YOUR GOAL ::
Go through the listing below and gather every line with the word "default".
** PROVIDED DATA follows **
<file path="src/rtl/hs_stream_writer_pkg.sv">
// Shared types and default widths for the hs_stream_writer block (package hs_pkg).
package hs_pkg;

  localparam int HS_WIDTH  = 8;
  localparam int HS_ADDR_W = 8;

  typedef enum logic [1:0] {
    S_IDLE  = 2'd0,
    S_RUN   = 2'd1,
    S_DRAIN = 2'd2,
    S_DONE  = 2'd3
  } hs_wr_state_t;

endpackage

</file>
<file path="src/rtl/hs_stream_writer_if.sv">
// Stream-in and memory-write channel bundle for hs_stream_writer.
// The slave modport is the writer's view; master is the environment driving it.
interface hs_stream_writer_if
  import hs_pkg::*;
#(
  parameter int WIDTH  = HS_WIDTH,
  parameter int ADDR_W = HS_ADDR_W
) ();

  logic              s_valid;
  logic [WIDTH-1:0]  s_data;
  logic              s_ready;
  logic              wr_en;
  logic [ADDR_W-1:0] wr_addr;
  logic [WIDTH-1:0]  wr_data;
  logic              wr_ready;

  modport master (
    output s_valid, s_data, wr_ready,
    input  s_ready, wr_en, wr_addr, wr_data
  );

  modport slave (
    input  s_valid, s_data, wr_ready,
    output s_ready, wr_en, wr_addr, wr_data
  );

endinterface

</file>
<file path="src/rtl/hs_stream_writer_skid_buf.sv">
// hs_skid_buf: 2-entry valid/ready register slice; in_ready and all out_* come straight from flops.
module hs_skid_buf #(
  parameter int W = 16
) (
  input  logic         clk,
  input  logic         rst,
  input  logic         in_valid,
  output logic         in_ready,
  input  logic [W-1:0] in_data,
  output logic         out_valid,
  input  logic         out_ready,
  output logic [W-1:0] out_data
);

  logic         sk_valid;
  logic [W-1:0] sk_data;
  logic         in_fire;
  logic         out_free;

  // The second entry only fills when the output stage is stalled, so an empty
  // skid entry means there is always room for one more word.
  assign in_ready = !sk_valid;
  assign in_fire  = in_valid && in_ready;
  assign out_free = !out_valid || out_ready;

  always_ff @(posedge clk or negedge rst) begin
    if (!rst) begin
      out_valid <= 1'b0;
      out_data  <= '0;
      sk_valid  <= 1'b0;
      sk_data   <= '0;
    end else if (out_free) begin
      if (sk_valid) begin
        out_valid <= 1'b1;
        out_data  <= sk_data;
        sk_valid  <= 1'b0;
      end else begin
        out_valid <= in_fire;
        if (in_fire) out_data <= in_data;
      end
    end else if (in_fire) begin
      sk_valid <= 1'b1;
      sk_data  <= in_data;
    end
  end

endmodule

</file>
<file path="src/rtl/hs_stream_writer.sv">
// Stream sink that writes a burst of accepted words to incrementing memory addresses.
// Define HS_WRITER_SKID_EN to insert a registered 2-entry slice between stream and memory port.
//
// state   | meaning
// --------+---------------------------------------------------------
// S_IDLE  | waiting for start; s_ready low
// S_RUN   | accepting words until len have been taken
// S_DRAIN | all words accepted, waiting for buffered writes (slice only)
// S_DONE  | one-cycle completion, done high
module hs_stream_writer
  import hs_pkg::*;
#(
  parameter int WIDTH  = HS_WIDTH,
  parameter int ADDR_W = HS_ADDR_W
) (
  input  logic              clk,
  input  logic              rst,
  input  logic              start,
  input  logic [ADDR_W-1:0] base_addr,
  input  logic [ADDR_W:0]   len,
  hs_stream_writer_if.slave bus,
  output logic              busy,
  output logic              done,
  output logic [ADDR_W:0]   count
);

  localparam logic [ADDR_W:0]   LEN_ONE  = {{ADDR_W{1'b0}}, 1'b1};
  localparam logic [ADDR_W-1:0] ADDR_ONE = {{(ADDR_W-1){1'b0}}, 1'b1};

  hs_wr_state_t      state, state_nxt;
  logic [ADDR_W:0]   len_q;
  logic [ADDR_W:0]   idx;
  logic [ADDR_W-1:0] addr;
  logic              run;
  logic              start_ok;
  logic              accept;
  logic              write;
  logic              last_accept;
  logic              last_write;

  assign run         = (state == S_RUN);
  assign start_ok    = start && (state == S_IDLE);
  assign accept      = bus.s_valid && bus.s_ready;
  assign write       = bus.wr_en && bus.wr_ready;
  assign last_accept = accept && ((idx + LEN_ONE) == len_q);
  assign last_write  = write && ((count + LEN_ONE) == len_q);

`ifdef HS_WRITER_SKID_EN
  logic                     sb_in_ready;
  logic [ADDR_W+WIDTH-1:0] sb_out_data;

  // Address travels with its word so the slice output is a complete write.
  hs_skid_buf #(.W(ADDR_W + WIDTH)) u_skid (
    .clk       (clk),
    .rst       (rst),
    .in_valid  (bus.s_valid && run),
    .in_ready  (sb_in_ready),
    .in_data   ({addr, bus.s_data}),
    .out_valid (bus.wr_en),
    .out_ready (bus.wr_ready),
    .out_data  (sb_out_data)
  );

  assign bus.wr_addr = sb_out_data[ADDR_W+WIDTH-1:WIDTH];
  assign bus.wr_data = sb_out_data[WIDTH-1:0];
`endif

  always_ff @(posedge clk or negedge rst) begin
    if (!rst) state <= S_IDLE;
    else      state <= state_nxt;
  end

  always_comb begin
    state_nxt = state;
    case (state)
      S_IDLE:  if (start) state_nxt = (len == '0) ? S_DONE : S_RUN;
      S_RUN: begin
        if (last_accept) begin
`ifdef HS_WRITER_SKID_EN
          state_nxt = S_DRAIN;
`else
          state_nxt = S_DONE;
`endif
        end
      end
      S_DRAIN: if (last_write) state_nxt = S_DONE;
      S_DONE:  state_nxt = S_IDLE;
      default: state_nxt = S_IDLE;
    endcase
  end

  always_comb begin
    busy = run || (state == S_DRAIN);
    done = (state == S_DONE);
`ifdef HS_WRITER_SKID_EN
    bus.s_ready = sb_in_ready && run;
`else
    bus.s_ready = bus.wr_ready && run;
    bus.wr_en   = bus.s_valid && run;
    bus.wr_addr = addr;
    // Gated so the data bus reads zero whenever no burst is running.
    bus.wr_data = run ? bus.s_data : '0;
`endif
  end

  always_ff @(posedge clk or negedge rst) begin
    if (!rst) begin
      len_q <= '0;
      idx   <= '0;
      addr  <= '0;
      count <= '0;
    end else if (start_ok) begin
      len_q <= len;
      idx   <= '0;
      addr  <= base_addr;
      count <= '0;
    end else begin
      if (accept) begin
        idx  <= idx + LEN_ONE;
        addr <= addr + ADDR_ONE;
      end
      if (write) count <= count + LEN_ONE;
    end
  end

endmodule

</file>
<file path="src/flat_wrapper.sv">
// flat-port wrapper written by rule: the top's interface ports become plain ports
module hs_stream_writer_flat import hs_pkg::*;
#(
  parameter int WIDTH  = HS_WIDTH,
  parameter int ADDR_W = HS_ADDR_W
)
  (clk, rst, start, base_addr, len, busy, done, count, bus_s_valid, bus_s_data, bus_wr_ready, bus_s_ready, bus_wr_en, bus_wr_addr, bus_wr_data);
  hs_stream_writer_if #(.WIDTH(WIDTH), .ADDR_W(ADDR_W)) bus_i ();
  input  logic clk;
  input  logic rst;
  input  logic start;
  input  logic [ADDR_W-1:0] base_addr;
  input  logic [ADDR_W:0] len;
  output logic busy;
  output logic done;
  output logic [ADDR_W:0] count;
  input wire logic [$bits(bus_i.s_valid)-1:0] bus_s_valid;
  input wire logic [$bits(bus_i.s_data)-1:0] bus_s_data;
  input wire logic [$bits(bus_i.wr_ready)-1:0] bus_wr_ready;
  output wire logic [$bits(bus_i.s_ready)-1:0] bus_s_ready;
  output wire logic [$bits(bus_i.wr_en)-1:0] bus_wr_en;
  output wire logic [$bits(bus_i.wr_addr)-1:0] bus_wr_addr;
  output wire logic [$bits(bus_i.wr_data)-1:0] bus_wr_data;
  assign bus_i.s_valid = bus_s_valid;
  assign bus_i.s_data = bus_s_data;
  assign bus_i.wr_ready = bus_wr_ready;
  assign bus_s_ready = bus_i.s_ready;
  assign bus_wr_en = bus_i.wr_en;
  assign bus_wr_addr = bus_i.wr_addr;
  assign bus_wr_data = bus_i.wr_data;
  hs_stream_writer #(.WIDTH(WIDTH), .ADDR_W(ADDR_W)) u_core (.clk(clk), .rst(rst), .start(start), .base_addr(base_addr), .len(len), .bus(bus_i), .busy(busy), .done(done), .count(count));
endmodule
</file>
** End of PROVIDED DATA **
REPLY TO THE TASK ::
// Shared types and default widths for the hs_stream_writer block (package hs_pkg).
      default: state_nxt = S_IDLE;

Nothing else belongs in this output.